▸ **What is expected**: Using the records below, write out again exactly the lines that begin at the line containing "the present state." and end at the line containing "and nothing else.", and no other lines.
((
<file path="config.mk">
export PLATFORM = sky130hd
export DESIGN_NAME = secr_top
export DESIGN_NICKNAME = d
export VERILOG_FILES = /design/src/design/secr_pkg.sv /design/src/design/secr_set.sv /design/src/design/secr_top.sv
export SDC_FILE = /design/constraint.sdc
export NUM_CORES = 1
export LEC_CHECK = 0
export BUFFER_PORTS_ARGS = -buffer_cell sky130_fd_sc_hd__buf_2
export CAP_MARGIN = 20
export CORE_MARGIN = 5
export CORE_UTILIZATION = 50
export DETAILED_ROUTE_END_ITERATION = 8
export PLACE_DENSITY = 0.77
export SLEW_MARGIN = 40
export SYNTH_ARGS = -nofsm -noshare
export SYNTH_HDL_FRONTEND = slang
export SYNTH_HIERARCHICAL = 1
export SYNTH_SLANG_ARGS = --single-unit
</file>
<file path="constraint.sdc">
create_clock -name MCLK -period 1.52 [get_ports MCLK]
set_input_delay 0.228 -clock MCLK [delete_from_list [all_inputs] [get_ports MCLK]]
set_output_delay 0.228 -clock MCLK [all_outputs]
set_load 0.01 [all_outputs]
</file>
<file path="src/design/secr_pkg.sv">
// Package for the status enable and condition register bank.
// Assumes a command decoder outside that turns host status commands into
// one-cycle strobes carrying a register set select and a 16-bit value.
package secr_pkg;

  // ==========================================================================
  // Widths and register sets
  // ==========================================================================
  localparam int unsigned STAT_W = 16;

  typedef enum logic [1:0] {
    SECR_SET_MEAS,
    SECR_SET_QUES,
    SECR_SET_OPER,
    SECR_SET_NONE
  } secr_set_t;

  typedef enum logic [1:0] {
    SECR_KIND_ENABLE,
    SECR_KIND_COND,
    SECR_KIND_EVENT,
    SECR_KIND_RSVD
  } secr_kind_t;

  // ==========================================================================
  // Implemented mask bits per set (unused positions read as zero)
  // ==========================================================================
  localparam logic [15:0] MEAS_MASK_IMPL = 16'h7bbf;
  localparam logic [15:0] QUES_MASK_IMPL = 16'h4110;
  localparam logic [15:0] OPER_MASK_IMPL = 16'h0430;
  localparam logic [15:0] MASK_RESET     = 16'h0000;
  localparam logic [15:0] MASK_ALL_ONES  = 16'hffff;

  // Measurement bit positions.
  localparam int unsigned MEAS_READING_OVER_RANGE      = 0;
  localparam int unsigned MEAS_BELOW_FIRST_LOWER_BOUND = 1;
  localparam int unsigned MEAS_ABOVE_FIRST_UPPER_BOUND = 2;
  localparam int unsigned MEAS_BELOW_SECOND_LOWER_BOUND = 3;
  localparam int unsigned MEAS_ABOVE_SECOND_UPPER_BOUND = 4;
  localparam int unsigned MEAS_NEW_RESULT_READY        = 5;
  localparam int unsigned MEAS_TRACE_STORE_HAS_TWO     = 7;
  localparam int unsigned MEAS_TRACE_STORE_HALF        = 8;
  localparam int unsigned MEAS_TRACE_STORE_FULL        = 9;
  localparam int unsigned MEAS_READING_UNDER_RANGE     = 11;
  localparam int unsigned MEAS_DISTORTION_FREQ_TOO_HIGH = 12;
  localparam int unsigned MEAS_DISTORTION_FREQ_TOO_LOW = 13;
  localparam int unsigned MEAS_SHAPING_FILTER_FAULT    = 14;
  // Questionable and operation bit positions.
  localparam int unsigned QUES_TEMPERATURE = 4;
  localparam int unsigned QUES_CALIBRATION = 8;
  localparam int unsigned QUES_CMD_WARNING = 14;
  localparam int unsigned OPER_MEASURING   = 4;
  localparam int unsigned OPER_TRIGGERING  = 5;
  localparam int unsigned OPER_IDLE        = 10;

  // ==========================================================================
  // Carriers
  // ==========================================================================
  typedef struct packed {
    logic       valid;
    logic       write;
    logic       preset;
    secr_set_t  set;
    secr_kind_t kind;
    logic [15:0] data;
  } secr_cmd_t;

  typedef struct packed {
    logic        valid;
    logic [15:0] data;
  } secr_rsp_t;

endpackage : secr_pkg

</file>
<file path="src/design/secr_set.sv">
// One status register set: enable mask, condition mirror and latched events.
// Assumes condition inputs are already synchronous to MCLK.
module secr_set
  import secr_pkg::*;
#(
  parameter logic [15:0] IMPL = 16'hffff
) (
  // Clock and reset.
  input  wire logic        clk,
  input  wire logic        rst,
  // Control strobes.
  input  wire logic        mask_wr,
  input  wire logic [15:0] mask_wdata,
  input  wire logic        mask_clr,
  input  wire logic        event_rd,
  // Status in and out.
  input  wire logic [15:0] cond_in,
  output logic      [15:0] mask,
  output logic      [15:0] cond,
  output logic      [15:0] events,
  output logic             summary
);

  logic [15:0] cond_q;
  logic [15:0] rise;

  // ==========================================================================
  // Condition register
  // ==========================================================================
  // Condition follows the live state every cycle.
  always_ff @(posedge clk) begin
    if (rst) begin
      cond_q <= MASK_RESET;
    end else begin
      cond_q <= cond_in & IMPL;
    end
  end
  assign cond = cond_q;

  // Rising edges of the conditions become events.
  assign rise = cond_in & IMPL & ~cond_q;

  // ==========================================================================
  // Event register
  // ==========================================================================
  // A read clears it, but a rise in the same cycle survives the clear.
  always_ff @(posedge clk) begin
    if (rst) begin
      events <= MASK_RESET;
    end else if (event_rd) begin
      events <= rise;
    end else begin
      events <= events | rise;
    end
  end

  // ==========================================================================
  // Enable mask
  // ==========================================================================
  // Preset beats a write in the same cycle; unused bits never store.
  always_ff @(posedge clk) begin
    if (rst) begin
      mask <= MASK_RESET;
    end else if (mask_clr) begin
      mask <= MASK_RESET;
    end else if (mask_wr) begin
      mask <= mask_wdata & IMPL;
    end
  end

  // Only unmasked events reach the next set up.
  assign summary = |(events & mask);

  a_mask_unused: assert property (@(posedge clk) disable iff (rst)
    (mask & ~IMPL) == MASK_RESET)
    else $error("unused mask bit set");
  a_event_clear: assert property (@(posedge clk) disable iff (rst)
    event_rd |=> events == $past(rise))
    else $error("event read did not clear");

endmodule // secr_set

</file>
<file path="src/design/secr_top.sv">
// Status enable and condition register bank for three register sets.
// Assumes a host command decoder on MCLK delivering one-cycle command strobes
// and live condition vectors synchronous to MCLK.
//
// Contract
// A mask takes the sum of bit weights; 0 clears all, 65535 sets all.
// A zero mask bit keeps its event from setting the next summary bit.
// A one mask bit lets its set event raise the next summary bit.
// Measurement mask bits are 0-5, 7-9 and 11-14 as listed.
// Questionable mask holds only bits 4, 8 and 14; bit 15 reads zero.
// Operation mask holds only bits 4, 5 and 10.
// Each of the three sets carries a condition register.
// A condition register always mirrors the present state.
// A condition query returns the register value with set bits as ones.
// Reading an event register clears it; condition reads do not.
// Preset clears the three enable masks and nothing else.
// An enable query returns the stored mask with unused bits as zero.
// Registers are 16 bits, bit n weighing two to the n.
module secr_top
  import secr_pkg::*;
(
  // Clock and reset.
  input  wire logic        MCLK,
  input  wire logic        RESET,
  // Host command port.
  input  secr_cmd_t        CMD,
  output secr_rsp_t        RSP,
  // Live conditions.
  input  wire logic [15:0] MEAS_COND,
  input  wire logic [15:0] QUES_COND,
  input  wire logic [15:0] OPER_COND,
  // Summary bits for the next register set up.
  output logic             MEAS_SUMMARY,
  output logic             QUES_SUMMARY,
  output logic             OPER_SUMMARY
);

  // ==========================================================================
  // Decode
  // ==========================================================================
  // Implemented bits of the three sets, packed so that each pass of the
  // generate loop can slice its own mask out by index.
  localparam logic [47:0] IMPL_ALL = {OPER_MASK_IMPL, QUES_MASK_IMPL,
                                      MEAS_MASK_IMPL};

  // Per-set views, indexed 0 for measurement, 1 questionable, 2 operation.
  logic [2:0]  sel;
  logic [2:0]  summ;
  logic [15:0] mask_v [3];
  logic [15:0] cond_v [3];
  logic [15:0] evt_v  [3];
  logic [15:0] cin_v  [3];
  logic        is_wr;
  logic        is_rd;
  logic [15:0] next_rdata;

  // Live condition pins gathered per set so that the loop can index them.
  assign cin_v[0] = MEAS_COND;
  assign cin_v[1] = QUES_COND;
  assign cin_v[2] = OPER_COND;
  // Only enable masks are writable; a write of another kind is dropped
  // here, and a preset strobe never counts as a query.
  assign is_wr = CMD.valid & CMD.write & (CMD.kind == SECR_KIND_ENABLE);
  assign is_rd = CMD.valid & ~CMD.write & ~CMD.preset;

  // ==========================================================================
  // Register sets
  // ==========================================================================
  // Same structure per set; only the implemented bits differ.
  for (genvar g = 0; g < 3; g++) begin : g_set
    assign sel[g] = (CMD.set == secr_set_t'(g));
    secr_set #(
      .IMPL (IMPL_ALL[g*STAT_W +: STAT_W])
    ) u_set (
      .clk        (MCLK),
      .rst        (RESET),
      .mask_wr    (is_wr & sel[g]),
      .mask_wdata (CMD.data),
      .mask_clr   (CMD.valid & CMD.preset),
      .event_rd   (is_rd & sel[g] & (CMD.kind == SECR_KIND_EVENT)),
      .cond_in    (cin_v[g]),
      .mask       (mask_v[g]),
      .cond       (cond_v[g]),
      .events     (evt_v[g]),
      .summary    (summ[g])
    );
  end

  // Each summary is a level for the next set up; it drops as soon as the
  // event is read out or the mask bit is cleared.
  assign MEAS_SUMMARY = summ[0];
  assign QUES_SUMMARY = summ[1];
  assign OPER_SUMMARY = summ[2];

  // ==========================================================================
  // Query answer
  // ==========================================================================
  // The value goes out as a plain 16-bit word; the decimal text is formed by
  // the command layer, so bit n keeps weight two to the n.
  // A set select of three matches no loop index and so answers zero.
  always_comb begin
    next_rdata = MASK_RESET;
    for (int i = 0; i < 3; i++) begin
      if (sel[i]) begin
        case (CMD.kind)
          SECR_KIND_ENABLE: next_rdata = mask_v[i];
          SECR_KIND_COND:   next_rdata = cond_v[i];
          SECR_KIND_EVENT:  next_rdata = evt_v[i];
          default:          next_rdata = MASK_RESET;
        endcase
      end
    end
  end

  // Answer one cycle after the query, from a register.
  // The word refreshes every cycle; only the strobe says it was asked for.
  always_ff @(posedge MCLK) begin
    if (RESET) begin
      RSP <= '0;
    end else begin
      RSP.valid <= is_rd;
      RSP.data  <= next_rdata;
    end
  end

  // ==========================================================================
  // Checks
  // ==========================================================================
  // An event reaches the next set up only through a set mask bit. These
  // checks start from the pins, so a summary wired past the mask shows up.
  a_mask_blocks: assert property (@(posedge MCLK) disable iff (RESET)
    !CMD.valid && (evt_v[0] & mask_v[0]) == 16'h0000 &&
    (MEAS_COND & ~cond_v[0] & mask_v[0]) == 16'h0000 |=> !MEAS_SUMMARY)
    else $error("masked event raised summary");
  a_mask_passes: assert property (@(posedge MCLK) disable iff (RESET)
    !CMD.valid && (OPER_COND & ~cond_v[2] & mask_v[2]) != 16'h0000 |=>
    OPER_SUMMARY)
    else $error("unmasked event did not raise summary");
  a_ques_blocks: assert property (@(posedge MCLK) disable iff (RESET)
    !CMD.valid && (evt_v[1] & mask_v[1]) == 16'h0000 &&
    (QUES_COND & ~cond_v[1] & mask_v[1]) == 16'h0000 |=> !QUES_SUMMARY)
    else $error("masked questionable event raised summary");

  // Stored masks: a write lands with its unused bits dropped, and a preset
  // empties all three even when it carries write data.
  a_write_stores: assert property (@(posedge MCLK) disable iff (RESET)
    is_wr && sel[0] && !CMD.preset |=> mask_v[0] == ($past(CMD.data)
    & MEAS_MASK_IMPL))
    else $error("mask write lost");
  a_preset_clears: assert property (@(posedge MCLK) disable iff (RESET)
    CMD.valid && CMD.preset |=> mask_v[0] == 16'h0000 &&
    mask_v[1] == 16'h0000 && mask_v[2] == 16'h0000)
    else $error("preset left a mask set");
  a_meas_unused: assert property (@(posedge MCLK) disable iff (RESET)
    (mask_v[0] & ~MEAS_MASK_IMPL) == 16'h0000)
    else $error("measurement unused bit set");
  a_ques_unused: assert property (@(posedge MCLK) disable iff (RESET)
    (mask_v[1] & ~QUES_MASK_IMPL) == 16'h0000)
    else $error("questionable unused bit set");
  a_ques_top_zero: assert property (@(posedge MCLK) disable iff (RESET)
    !mask_v[1][15] && !cond_v[1][15])
    else $error("questionable bit 15 set");
  a_oper_unused: assert property (@(posedge MCLK) disable iff (RESET)
    (mask_v[2] & ~OPER_MASK_IMPL) == 16'h0000)
    else $error("operation unused bit set");

  // Writes aimed at a condition or event register are dropped, so the
  // masks of all three sets hold still through them.
  a_write_refused: assert property (@(posedge MCLK) disable iff (RESET)
    CMD.valid && CMD.write && !CMD.preset &&
    CMD.kind != SECR_KIND_ENABLE |=> $stable(mask_v[0]) &&
    $stable(mask_v[1]) && $stable(mask_v[2]))
    else $error("refused write changed a mask");

  // Conditions follow their pins one cycle late; the edge that leaves reset
  // is skipped, because the registers were still held clear on it.
  a_cond_mirror: assert property (@(posedge MCLK) disable iff (RESET)
    ##1 ($past(RESET) ||
    cond_v[0] == ($past(MEAS_COND) & MEAS_MASK_IMPL)))
    else $error("condition not mirrored");
  a_ques_mirror: assert property (@(posedge MCLK) disable iff (RESET)
    ##1 ($past(RESET) ||
    cond_v[1] == ($past(QUES_COND) & QUES_MASK_IMPL)))
    else $error("questionable condition not mirrored");
  a_oper_mirror: assert property (@(posedge MCLK) disable iff (RESET)
    ##1 ($past(RESET) ||
    cond_v[2] == ($past(OPER_COND) & OPER_MASK_IMPL)))
    else $error("operation condition not mirrored");

  // ==========================================================================
  // Checks on answers
  // ==========================================================================
  // A query answers on the next edge with the word it addressed; nothing
  // else may raise the strobe, or the host would take a stale word.
  a_query_answer: assert property (@(posedge MCLK) disable iff (RESET)
    is_rd && sel[0] && CMD.kind == SECR_KIND_COND |=>
    RSP.valid && RSP.data == $past(cond_v[0]))
    else $error("condition query wrong");
  a_enable_query: assert property (@(posedge MCLK) disable iff (RESET)
    is_rd && sel[1] && CMD.kind == SECR_KIND_ENABLE |=>
    RSP.valid && RSP.data == $past(mask_v[1]))
    else $error("enable query wrong");
  a_event_query: assert property (@(posedge MCLK) disable iff (RESET)
    is_rd && sel[2] && CMD.kind == SECR_KIND_EVENT |=>
    RSP.valid && RSP.data == $past(evt_v[2]))
    else $error("event query wrong");
  a_no_set_zero: assert property (@(posedge MCLK) disable iff (RESET)
    is_rd && CMD.set == SECR_SET_NONE |=> RSP.valid && RSP.data == 16'h0000)
    else $error("query of no set returned data");
  a_answer_only: assert property (@(posedge MCLK) disable iff (RESET)
    !is_rd |=> !RSP.valid)
    else $error("answer without a query");

  // Main scenarios: raised summaries, a preset and two kinds of query.
  c_summary: cover property (@(posedge MCLK) MEAS_SUMMARY);
  c_oper_summary: cover property (@(posedge MCLK) OPER_SUMMARY);
  c_preset: cover property (@(posedge MCLK) CMD.valid && CMD.preset);
  c_event_read: cover property (@(posedge MCLK)
    is_rd && CMD.kind == SECR_KIND_EVENT && evt_v[2] != 16'h0000);
  c_cond_query: cover property (@(posedge MCLK)
    is_rd && CMD.kind == SECR_KIND_COND && cond_v[0] != 16'h0000);

endmodule // secr_top

</file>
))
▸ **Result of this task**:
// A condition register always mirrors the present state.
// A condition query returns the register value with set bits as ones.
// Reading an event register clears it; condition reads do not.
// Preset clears the three enable masks and nothing else.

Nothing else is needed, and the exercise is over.